When Cheryl Ambrose readies her granddaughter for the first day of second grade, the pair won’t be walking to the bus stop or driving to school together.
Instead, the seven-year-old will mosey over to the front room in their Kitchener, Ont., home and set up for another year in a virtual classroom, as she has since she began junior kindergarten.
While many caregivers welcomed the end of remote learning with open arms, Ambrose is among those clinging to virtual schooling options. For some, the continued spread of COVID-19 and potential risk of long COVID are motivating factors. Others found their children learn better outside of a traditional classroom.
It was a combination of the two for Ambrose, though the decision was not without compromise. She had enrolled her granddaughter in French immersion for the first grade, but the Waterloo Region District School Board stopped offering the program for remote learners this year due to a lack of demand.
“It’s more important for her to be safe and for us to be safe – as safe as possible – than it is for her to continue with French immersion,” Ambrose said.
In fact, if the school board stops offering a remote option, Ambrose said she’ll start homeschooling her granddaughter rather than sending her back into a physical classroom.
“I never imagined I would be teaching. It’s not one of the things that was high on my list of things to do. However, I’m well organized, and we have access to resources, so I would move into homeschooling,” said Ambrose, who is partially retired but still manages business operations for her husband’s construction company from home.
As it stands, the Waterloo public board said 248 elementary students were learning remotely along with 143 secondary students, compared to 501 and 308 the previous year.
While remote learning is no longer compulsory, many jurisdictions continue to offer it as an option.
In British Columbia, for example, 18 districts offer online schools, as do 16 independent school authorities. Saskatchewan has remote options for kindergarten through Grade 12, while Manitoba offers virtual classes for high schoolers.
In Ontario, each board was given the option of whether to provide remote schooling.
The province’s largest, the Toronto District School Board, said roughly 1,250 elementary students and 950 high schoolers were enrolled in virtual learning for the upcoming school year, down from 2,300 and 1,375 the previous year.
While popularity waned significantly as the spread of COVID-19 slowed and enclosed spaces became less frightening for many, the pandemic-induced period of online learning pushed the field forward, said Roopa Reddy, a lecturer in social enterprise at the University of Waterloo with a particular interest in course design.

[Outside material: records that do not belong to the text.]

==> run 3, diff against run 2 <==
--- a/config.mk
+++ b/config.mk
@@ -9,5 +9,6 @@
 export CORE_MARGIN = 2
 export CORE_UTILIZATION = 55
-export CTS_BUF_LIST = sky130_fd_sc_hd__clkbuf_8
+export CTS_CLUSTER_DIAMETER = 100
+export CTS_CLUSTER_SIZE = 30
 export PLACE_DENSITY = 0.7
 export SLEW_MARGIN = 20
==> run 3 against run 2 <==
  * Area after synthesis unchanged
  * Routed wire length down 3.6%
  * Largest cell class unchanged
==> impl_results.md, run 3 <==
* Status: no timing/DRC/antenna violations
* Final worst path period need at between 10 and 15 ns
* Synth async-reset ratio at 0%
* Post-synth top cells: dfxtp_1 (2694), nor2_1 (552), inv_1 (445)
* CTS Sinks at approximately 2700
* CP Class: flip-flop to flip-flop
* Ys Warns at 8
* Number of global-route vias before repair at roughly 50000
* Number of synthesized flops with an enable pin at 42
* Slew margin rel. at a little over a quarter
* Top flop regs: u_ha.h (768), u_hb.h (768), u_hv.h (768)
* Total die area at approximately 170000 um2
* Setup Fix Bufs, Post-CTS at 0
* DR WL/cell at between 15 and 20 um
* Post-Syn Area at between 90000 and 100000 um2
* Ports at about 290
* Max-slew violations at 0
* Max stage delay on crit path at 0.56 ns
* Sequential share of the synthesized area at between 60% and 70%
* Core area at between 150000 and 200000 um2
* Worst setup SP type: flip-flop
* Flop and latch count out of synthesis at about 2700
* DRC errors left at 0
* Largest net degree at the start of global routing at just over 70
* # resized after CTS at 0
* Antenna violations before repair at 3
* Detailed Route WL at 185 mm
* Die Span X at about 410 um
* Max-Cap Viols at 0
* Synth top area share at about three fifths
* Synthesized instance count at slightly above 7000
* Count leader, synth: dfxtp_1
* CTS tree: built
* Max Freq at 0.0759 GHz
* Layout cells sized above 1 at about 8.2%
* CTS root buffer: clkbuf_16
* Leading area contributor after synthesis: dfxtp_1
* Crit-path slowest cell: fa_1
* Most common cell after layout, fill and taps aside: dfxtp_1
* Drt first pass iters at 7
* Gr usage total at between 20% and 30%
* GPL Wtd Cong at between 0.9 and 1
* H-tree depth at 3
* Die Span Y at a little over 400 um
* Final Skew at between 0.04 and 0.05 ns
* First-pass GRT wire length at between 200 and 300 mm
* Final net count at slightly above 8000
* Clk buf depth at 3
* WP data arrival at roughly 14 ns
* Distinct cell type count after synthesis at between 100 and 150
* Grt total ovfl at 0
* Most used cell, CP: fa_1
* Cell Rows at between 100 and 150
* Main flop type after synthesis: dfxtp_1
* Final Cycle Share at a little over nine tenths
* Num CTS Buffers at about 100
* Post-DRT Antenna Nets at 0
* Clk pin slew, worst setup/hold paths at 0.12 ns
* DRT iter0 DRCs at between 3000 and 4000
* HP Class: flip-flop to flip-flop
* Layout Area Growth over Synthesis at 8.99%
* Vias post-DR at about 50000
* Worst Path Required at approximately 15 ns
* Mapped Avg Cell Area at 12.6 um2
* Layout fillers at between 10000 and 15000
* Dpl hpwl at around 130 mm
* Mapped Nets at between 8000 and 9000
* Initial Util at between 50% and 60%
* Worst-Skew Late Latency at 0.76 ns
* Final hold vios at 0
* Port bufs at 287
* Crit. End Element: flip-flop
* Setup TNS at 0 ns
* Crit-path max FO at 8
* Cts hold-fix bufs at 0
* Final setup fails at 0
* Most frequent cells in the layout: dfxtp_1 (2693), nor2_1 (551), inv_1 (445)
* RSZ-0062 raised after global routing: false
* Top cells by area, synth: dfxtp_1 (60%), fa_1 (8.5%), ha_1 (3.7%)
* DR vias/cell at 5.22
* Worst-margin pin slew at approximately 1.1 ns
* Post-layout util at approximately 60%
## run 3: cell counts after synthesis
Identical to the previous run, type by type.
Source: an optimization exercise on an open RTL-to-GDS flow (aim: small area, a short achievable clock period and few clock cycles per item). Production flows keep margins and buffers that such runs may drop.
In this exercise RTL edits were held to simulation tests only and were not proved equivalent to the original.

==> flow/design.v, too long to show whole: its modules and the start of the top module <==
// module lk7_svf: 182 lines
// module benc: 72 lines
// module bmt1: 1787 lines
// module bmt2: 1656 lines
// module padd30: 194 lines
// module padd35: 227 lines
// module padd33: 211 lines
module lk7_svf (
    input  wire        clk,
    input  wire        rst,
    input  wire        in_valid,
    output wire        in_ready,
    input  wire        in_ch,
    input  wire        in_clr,
    input  wire [1:0]  in_mode,
    input  wire [1:0]  in_nsec,
    input  wire [31:0] in_x,
    input  wire [31:0] in_a1,
    input  wire [31:0] in_a2,
    input  wire [31:0] in_a3,
    input  wire [31:0] in_k,
    output wire        out_valid,
    output wire [31:0] out_y
);
  // ...
==> flow/flow/run.sh <==
#!/bin/bash
# Own flow: the standard layout (standard.sh) unchanged, except that
# OpenROAD's repair_timing is asked to keep SETUP_SLACK_MARGIN ns of setup
# slack at the design's clock, so that it sizes the critical paths for a
# shorter achieved period.  Clock, constraints and steps are the standard ones.
set -euo pipefail
export SETUP_SLACK_MARGIN=11
bash standard.sh > standard.log 2>&1
==> flow/standard.sh <==
#!/bin/bash
# synth_recipe.tcl (not shown) runs the flow's synth.tcl, then flattens the netlist and writes it again
# the make line also repeats each setting of config.mk as NAME=value (left out here)
make -C /OpenROAD-flow-scripts/flow DESIGN_CONFIG=/design/flow/config.mk WORK_HOME=/design/flow/orfs CLKGATE_MAP_FILE= SYNTH_SCRIPT=/design/flow/synth_recipe.tcl "${@:-finish}"
==> flow/config.mk <==
export PLATFORM = sky130hd
export DESIGN_NAME = lk7_svf
export DESIGN_NICKNAME = lk7_svf
export VERILOG_FILES = /design/flow/design.v
export SDC_FILE = /design/flow/constraint.sdc
export NUM_CORES = 4
export LEC_CHECK = 0
export ABC_AREA = 1
export CAP_MARGIN = 20
export CORE_MARGIN = 2
export CORE_UTILIZATION = 40
export PLACE_DENSITY = 0.6
export SLEW_MARGIN = 20
==> flow/constraint.sdc <==
create_clock -name core_clock -period 20.0 [get_ports {clk}]
set_input_delay 4.0000 -clock core_clock [delete_from_list [all_inputs] [get_ports {clk}]]
set_output_delay 4.0000 -clock core_clock [all_outputs]
set_load 0.01 [all_outputs]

“There is a big difference between emergency remote teaching and learning that we started to experience a few years ago at the start of the pandemic, and courses that are designed to be online,” Reddy said.
Over the last three years, she said, teachers have learned when to employ synchronous — or simultaneous — learning and when it’s most effective to let students do things at their own pace.
For example, Reddy said, she’s found luck creating “mini lecture videos.”
“Duration is important,” she said. “It’s difficult to expect somebody to watch a one-hour or two-hour video of a lecture.”
But a five, 10 or 20-minute video is much more approachable for students, Reddy said.
“My approach in general does depend on the context of my students — things like the size of the class, the subject area, and the goals of the course all matter for those decisions of what makes more sense to be synchronous online, or synchronous in person, or asynchronous,” she said. “All of that depends on the context.”
Dave Cormier, a digital learning specialist at the University of Windsor, said that context can’t be minimized.
“It’s easy to forget that there are lots of people who still don’t have good connection to the internet,” he said.
That’s of particular concern for students in remote or rural areas, who he noted stand to benefit the most from remote learning because it gives them access to more specialized courses that may not be offered nearby.
Statistics Canada found in 2021 that 1.2 per cent of households with children did not have access to the internet, and the portion jumped to 4.2 per cent for those in the bottom 25 per cent of income distribution.
“If you come from a family where there’s one laptop and there are four kids, you’re going to struggle to have the time to be able to do the work,” Cormier added.
StatCan said 58.4 per cent of households with internet had fewer than one device per person.
Ambrose said she’s acutely aware that not everyone can take the path she’s on with her granddaughter’s schooling, whether it’s because of internet access, technology or even having to work from an office.
“Not everyone is able to take advantage of those opportunities,” she said. “We’re coming from a very privileged position. I can’t emphasize that enough.”